**WHAT IS BEING ASKED:** Only one stretch of the records below is wanted: the lines from the one holding "worst_path_most_repeated_cell = buf_4" through the one holding "setup_tns_ns = 0". Return it exactly, both ends included.

**INFORMATION GIVEN:**
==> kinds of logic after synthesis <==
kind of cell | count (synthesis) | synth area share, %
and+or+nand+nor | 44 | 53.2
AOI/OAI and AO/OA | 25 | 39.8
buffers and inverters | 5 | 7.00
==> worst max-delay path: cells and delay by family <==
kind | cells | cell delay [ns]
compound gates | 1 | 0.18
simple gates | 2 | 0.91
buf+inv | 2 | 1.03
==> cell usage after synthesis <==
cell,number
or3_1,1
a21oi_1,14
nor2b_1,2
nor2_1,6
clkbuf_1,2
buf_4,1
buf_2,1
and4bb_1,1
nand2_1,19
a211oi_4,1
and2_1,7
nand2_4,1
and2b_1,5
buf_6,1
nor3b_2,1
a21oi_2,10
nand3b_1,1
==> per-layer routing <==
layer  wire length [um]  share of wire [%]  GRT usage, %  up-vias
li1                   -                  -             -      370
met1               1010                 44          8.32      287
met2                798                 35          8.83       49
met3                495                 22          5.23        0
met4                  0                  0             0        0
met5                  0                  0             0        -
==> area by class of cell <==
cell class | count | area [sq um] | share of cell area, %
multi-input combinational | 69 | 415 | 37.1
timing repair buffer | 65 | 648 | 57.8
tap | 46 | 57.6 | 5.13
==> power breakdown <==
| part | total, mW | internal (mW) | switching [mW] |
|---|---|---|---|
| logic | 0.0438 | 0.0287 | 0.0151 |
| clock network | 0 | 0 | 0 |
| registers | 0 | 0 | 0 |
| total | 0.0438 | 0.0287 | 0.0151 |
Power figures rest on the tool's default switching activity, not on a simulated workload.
===== flow/config.mk =====
export PLATFORM = sky130hd
export DESIGN_NAME = MUX21
export DESIGN_NICKNAME = MUX21
export VERILOG_FILES = /design/flow/design.v
export SDC_FILE = /design/flow/constraint.sdc
export NUM_CORES = 4
export LEC_CHECK = 1
export CORE_AREA = 10 10 70 70
export DIE_AREA = 0 0 80 80

===== flow/constraint.sdc =====
current_design MUX21

set clk_period 1.0
set clk_io_pct 0.2

create_clock -name clk0 -period $clk_period

set non_clock_inputs [all_inputs -no_clocks]
set_input_delay [expr $clk_period * $clk_io_pct] -clock clk0 $non_clock_inputs
set_output_delay [expr $clk_period * $clk_io_pct] -clock clk0 [all_outputs]

===== flow/design.v =====
`timescale 1ns / 1ps
module MUX21 #(
  parameter WIDTH = 32
)(
  input  [WIDTH-1:0]  D1, D2, 
  input               S,
  output [WIDTH-1:0]  Y
  );
  assign Y = (~S)?  D1 : D2;
endmodule  

===== flow/run.sh =====
#!/bin/bash
# OpenROAD 26Q1-2900-gdf79404cd8, Yosys 0.63+post, stock flow scripts
make -C /OpenROAD-flow-scripts/flow DESIGN_CONFIG=/design/flow/config.mk WORK_HOME=/design/flow/orfs finish

==> flow_metrics.py <==
# Generated from Yosys and OpenROAD reports
metrics = {
    "placed_design": {
        "hpwl_um": 2408,
        "port_buffers": 97,
        "dp_worst_setup_slack_ns": -0.4961,
        "gp_congestion": 0.7597,
    },
    "synthesis": {
        "synth_warnings": 0,
        "synthTopCellsByArea": "mux2_4, buf_12, mux2_2",
        "postSynthSeqShare_pct": 0,
        "syn_area_per_cell_um2": 15.12,
        "yosysCellCount": 36,
        "synth_top_area_share_pct": 82.76,
        "syn-cell-area_um2": 544.3,
        "yosys.area.top_type": "mux2_4",
        "syn_inst": 36,
        "ys_chip_area_um2": 544.3,
        "ys_types": 4,
    },
    "route": {
        "dr.pass1.iters": 2,
        "wire_per_inst_um": 16.14,
        "wirelength_um": 2922,
        "viasPerCell": 3.978,
        "drc": 0,
        "via_count": 720,
        "drtAntennaViolNets": 0,
        "n_antenna_cell": 0,
        "drtIter0Drc": 3,
    },
    "finish": {
        "clkbuf_count": 0,
        "seq_cells": 0,
        "drive_above_1_share_pct": 52.59,
        "final_cell_mix": "dlygate4sd2_1, mux2_4, buf_6",
        "syn_to_final_growth_pct": 187.6,
        "layout_top_cell": "dlygate4sd2_1",
        "register_area_um2": 0,
    },
    "hold_path": {
        "whs_endpoint": "Y[25]",
        "min_from": "D1[25]",
        "hold-path-cell-count": 3,
        "worstHoldPathType": "primary input to primary output",
    },
    "timing": {
        "relSlewSlack_pct": 93.39,
        "tns_ns": -2.638,
        "finalSetupViolCount": 32,
        "period_used_pct": 110.1,
        "tightest_slew_ns": 0.09916,
        "hold_viol_final": 0,
        "layout_setup_ws_ns": -0.1008,
        "min_period_ns": 1.101,
        "rsz0062_at_grt": "yes",
        "slew_violations": 0,
        "fmax_ghz": 0.9085,
    },
    "floorplan": {
        "dieWidth_um": 80,
        "fp_util_pct": 15.93,
        "row_count": 21,
        "core-area_um2": 3416,
        "die-area_um2": 6400,
        "io_pins": 97,
        "die_h_um": 80,
    },
    "flow_run": {
        "cap_violations": 0,
        "warnings": 34,
    },
    "critical_path": {
        "path_max_fanout": 6,
        "crit_type": "primary input to primary output",
        "cp-startpoint": "S",
        "end_kind": "primary output",
        "startpoint_type": "primary input",
        "critPathRequiredTime_ns": 0.80,
        "crit_arrival_ns": 0.90,
    },
    "power_and_ir_drop": {
        "ir_drop_v": 0.0001853,
        "power_density_nw_per_um2": 393.6,
        "p_total_w": 0.0006161,
        "leakagePower_nw": 0.8516,
    },
    "global_routing": {
        "grt_overflow": 0,
        "grt_pass1_wl_um": 4305,
        "grtUsageTotal_pct": 8.289,
        "grt_pass1_vias": 811,
        "grt_antenna_before_repair": 0,
        "grt_max_degree": 10,
    },
    "run_status": {
        "outcome": "finished with violations",
        "violations": "setup timing",
    },
    "clock_tree": {
        "cts_setup_buffers": 0,
    },
}
synth_stat cells:
library cell	n
buf_12	3
mux2_2	2
mux2_4	30
buf_6	1
metrics by stage:
stage | hold WS, ns | instance area [um2] | std cells | utilization (%)
after detailed placement | 1.328 | 1536 | 177 | 44.98
final | 0.7942 | 1565 | 181 | 45.82
after global routing | 0.8067 | 1565 | 181 | 45.82
after global placement | 1.331 | 1536 | 177 | 44.98
after floorplan | 0.4977 | 544.3 | 36 | -
after CTS | 0.8004 | 1501 | 180 | 43.96
critical path: stages:
cell       delay, ns
buf_16          0.13
clkbuf_16       0.16
mux2_4          0.30
buf_6           0.11
how the worst max path moves through the flow:
stage / end / slack [ns]
after global routing: Y[26] / -0.11
after CTS: Y[2] / -0.09
final: Y[26] / -0.10
where the power goes:
part / internal (W) / switching [W] / total (W) / leakage, nW
clock: 0 / 0 / 0 / 0
combinational: 0.000478 / 0.000138 / 0.000616 / 0.852
sequential: 0 / 0 / 0 / 0
total: 0.000478 / 0.000138 / 0.000616 / 0.852
routing by layer:
layer	routed length [um]	track usage (%)	share of wire (%)	up-vias
met1	1188	10.55	41	323
met2	1432	13.88	49	53
met5	0	0	0	-
li1	-	-	-	342
met4	21	0.7042	0.72	0
met3	278	2.500	9.5	2
logic make-up (layout without fill, tap and decap cells):
logic type	after synthesis	in the layout	synth area share [%]
multiplexers	32	32	86.90
buffers and inverters	4	103	13.10
cell type report:
| type | count | area, um2 |
|---|---|---|
| fillers | 335 | 1851 |
| multi-input cells | 32 | 480.5 |
| well taps | 46 | 57.56 |
| repair buffers | 103 | 1027 |
what timing repair did:
| action | CTS | global route |
|---|---|---|
| setup endpoints to repair | 32 | 32 |
| resized | 186 | 6 |
| gates cloned | 3 | 1 |
| hold buffers | 0 | 0 |
Power is estimated from default activity; no workload was simulated.
===== /design/flow/config.mk =====
export PLATFORM = sky130hd
export DESIGN_NAME = datamemory
export DESIGN_NICKNAME = datamemory
export VERILOG_FILES = /design/flow/design.v
export SDC_FILE = /design/flow/constraint.sdc
export NUM_CORES = 4
export LEC_CHECK = 1
export CORE_UTILIZATION = 40

===== /design/flow/constraint.sdc =====
current_design datamemory

set clk_period 54.6
set clk_io_pct 0.2

create_clock -name clk0 -period $clk_period [get_ports {clk}]

set non_clock_inputs [all_inputs -no_clocks]
set_input_delay [expr $clk_period * $clk_io_pct] -clock clk0 $non_clock_inputs
set_output_delay [expr $clk_period * $clk_io_pct] -clock clk0 [all_outputs]
## config.mk

```make
export PLATFORM = sky130hd
export DESIGN_NAME = regbank
export DESIGN_NICKNAME = regbank
export VERILOG_FILES = /design/flow/design.v
export SDC_FILE = /design/flow/constraint.sdc
export NUM_CORES = 4
export LEC_CHECK = 1
export CORE_UTILIZATION = 40
```

## constraint.sdc

```tcl
current_design regbank

set clk_period 18.4
set clk_io_pct 0.2

create_clock -name clk0 -period $clk_period [get_ports {clk}]

set non_clock_inputs [all_inputs -no_clocks]
set_input_delay [expr $clk_period * $clk_io_pct] -clock clk0 $non_clock_inputs
set_output_delay [expr $clk_period * $clk_io_pct] -clock clk0 [all_outputs]
```

## design.v

```verilog
module regbank
  #(
    parameter delay = 100
  )
(clk, a, b, c, w, dataC, dataA, dataB);
	input [4:0] a,b,c;
	input w,clk;
	input [63:0]dataC;
	output [63:0]dataA;
	output [63:0]dataB;
	reg [63:0]registerbank [0:31];
	assign dataA=registerbank[a];
	assign dataB=registerbank[b];
			integer i;
	initial begin
		for(i=0;i<32;i=i+1)
			registerbank[i] = i;
		$monitor("4: %h  6: %h", registerbank[4], registerbank[6]);
	end
	always @(posedge clk) 
		begin
		if (w==1)
			registerbank[c]=dataC;
		end
endmodule 
```

## run.sh

```bash
#!/bin/bash
# OpenROAD 26Q1-2900-gdf79404cd8, Yosys 0.63+post, stock flow scripts
make -C /OpenROAD-flow-scripts/flow DESIGN_CONFIG=/design/flow/config.mk WORK_HOME=/design/flow/orfs finish
```

==> impl_metrics.ini <==
; synthesis and place-and-route metrics
[job]
cap_viol_max_count = 0
warnings = 26

[power]
peakVddDrop_uv = 80.62
powerDensity_mw_per_mm2 = 95.33
leakage_nw = 33.83

[grt]
grt_pass1_wl_mm = 407.3
grt_pass1_vias = 56520
grt_antenna_before_repair = 14
grt_max_degree = 70
grt.overflow.total = 0
grt.total_usage = 0.2701

[drt]
drtPass1Iterations = 7
drtIter0Drc = 3096
wire_per_inst_um = 35.79
vias = 49796
routed_via_density = 6.250
final_antenna_net_count = 0
drc_errors = 0
drt_wl_total_mm = 285.1

[die]
die_w_um = 487.0
coreArea_mm2 = 0.2332
rows = 177
io_pins = 209
dieArea_mm2 = 0.2372
die.size.y_um = 487.0
initCoreUtil = 0.4035

[yosys]
postSynthCellCount = 4313
ys.flop_type = edfxtp_1
synth.yosys.seq_area_share = 0.6536
synth-edff-count = 2048
ys_cells = 4313
yosysWarnings = 2
synth_area_leader_cell = edfxtp_1
topCellsByArea = edfxtp_1 65%, mux4_2 25%, mux2i_1 3.9%, a221oi_1 0.87%, buf_2 0.69%
top_cell_area_share = 0.6536
yosys_register_bits = 2048
synth_area_mm2 = 0.09410
synth.avg_cell_area_um2 = 21.82
synth_cell_types = 38
synth_async_sr_flop_share = 0
ys_area_mm2 = 0.09410

[clock_network]
post_cts_resized = 0
holdBufCountCts = 0
tritoncts = done
htree_num_levels = 4
clkTransAtPathRegs_ns = 0.06
clock_path_buffers = 3
clock_sinks = 2048
cts-buffers-inserted = 206
postCtsSetupBuffers = 0
cts-root-buf = clkbuf_16

[layout]
regArea_mm2 = 0.06150
stdcell_count = 7967
lay_top_count = edfxtp_1
final_cell_mix = 2048 x edfxtp_1, 1039 x mux4_2, 362 x mux2i_1
logic_area_mm2 = 0.03110
largest_reg_flops = 2048
n_fill_cell = 19022
areaGrowthSynthToFinish_pct = 14.05
drive_gt1_frac = 0.3558

[setup_path]
worst_path_most_repeated_cell = buf_4
criticalPathCategory = in2out
path_cells = buf_8, buf_4, buf_4, buf_4, buf_4, mux4_2, nand2_1, a32o_1, a221oi_1, buf_4, clkdlybuf4s50_1
crit_start = b[1]
slowest_delay_ns = 0.94
required_ns = 14.72
crit_fanout = 56
startpoint_type = input pin
crit_slowest_cell = a221oi_1
worstSetupEndpoint = dataB[37]
worstSetupEndpointType = output pin
cp_data_arrival_time_ns = 8.71

[sta]
worst_slack_ns = 6.013
max_freq_mhz = 80.73
drv_slew = 0
setup_tns_ns = 0
setup_viol = 0
final_hold_viol_count = 0
hold_ws_ns = 3.457
worstMarginPinSlew_ns = 1.214
period_used_share = 0.6732
rsz0062_at_grt = false
period_needed_ns = 12.39
slew_headroom = 0.1904

[hold_path]
hold_depth = 1
hp-class = in2reg

[place]
dp_slack_ns = 5.943
placement.io_buffers = 208
hpwl_mm = 163.0
gp_congestion = 0.8692
place_inst = 7579

[status]
status = finished clean
## metal layers
metal,global-route usage,up-vias,share of wire
li1,-,19891,-
met1,0.3053,25586,0.30
met2,0.3961,3776,0.48
met3,0.2243,523,0.19
met4,0.06441,20,0.031
met5,0.01164,-,0.0012
## cells in the mapped netlist (all sizes together) (4+ instances only)
cell     number
mux2i       362
o22ai        38
mux2         56
o21a         22
o41ai         4
o221ai        4
mux4       1039
a211o         4
nor2b        19
a32oi         4
nor4          4
a32o         38
nand3b        5
edfxtp     2048
a21o          4
a211oi        6
clkbuf       92
a2111oi       4
and2          5
a21oi         4
buf         255
a221oi       93
nand2        87
and3          4
a22oi        18
nand2b        4
nor2         46
a22o         33
## how the worst min path moves through the flow
stage	start	end	slack [ns]
6_report	dataC[48]	registerbank[6][48]	3.46
4_1_cts	dataC[48]	registerbank[6][48]	3.39
5_1_grt	dataC[48]	registerbank[6][48]	3.44
## critical path, delay by kind of cell
family / cells / cell delay (ns)
AND-OR/OR-AND: 2 / 1.21
AND/OR/NAND/NOR: 1 / 0.07
buffers and inverters: 7 / 3.27
multiplexers: 1 / 0.28
## logic make-up after synthesis
logic type | after synthesis | synth area share
compound gates | 276 | 0.02436
buf+inv | 348 | 0.01939
flops | 2048 | 0.6536
mux | 1457 | 0.2939
simple gates | 184 | 0.008802
## through the flow
stage | util | power (mW) | area (µm²)
3_3_place_gp | 0.4321 | 6.224 | 100800
5_1_grt | 0.4601 | 10.54 | 107300
3_5_place_dp | 0.4321 | 6.225 | 100800
6_report | 0.4602 | 10.23 | 107300
2_1_floorplan | - | 5.828 | 94100
4_1_cts | 0.4601 | 10.31 | 107300
## final cells by class
| cell class | count | share of cell area |
|---|---|---|
| sequential | 2048 | 0.5731 |
| clock buffer | 258 | 0.05084 |
| tap | 3132 | 0.03652 |
| multi-input combinational | 1917 | 0.2898 |
| antenna | 9 | 0.0002099 |
| clock inverter | 121 | 0.009933 |
| timing repair buffer | 481 | 0.03952 |
| inverter | 1 | 0.0001049 |
## power breakdown
part | switching (mW) | internal (mW) | leakage [nW]
clock | 1.77 | 2.34 | 3.18
combinational | 0.486 | 0.420 | 12.2
sequential | 0.0221 | 5.19 | 18.4
total | 2.28 | 7.95 | 33.8
Power and IR drop assume default switching activity.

**RESULT FOR THIS TASK:**
worst_path_most_repeated_cell = buf_4
criticalPathCategory = in2out
path_cells = buf_8, buf_4, buf_4, buf_4, buf_4, mux4_2, nand2_1, a32o_1, a221oi_1, buf_4, clkdlybuf4s50_1
crit_start = b[1]
slowest_delay_ns = 0.94
required_ns = 14.72
crit_fanout = 56
startpoint_type = input pin
crit_slowest_cell = a221oi_1
worstSetupEndpoint = dataB[37]
worstSetupEndpointType = output pin
cp_data_arrival_time_ns = 8.71

[sta]
worst_slack_ns = 6.013
max_freq_mhz = 80.73
drv_slew = 0
setup_tns_ns = 0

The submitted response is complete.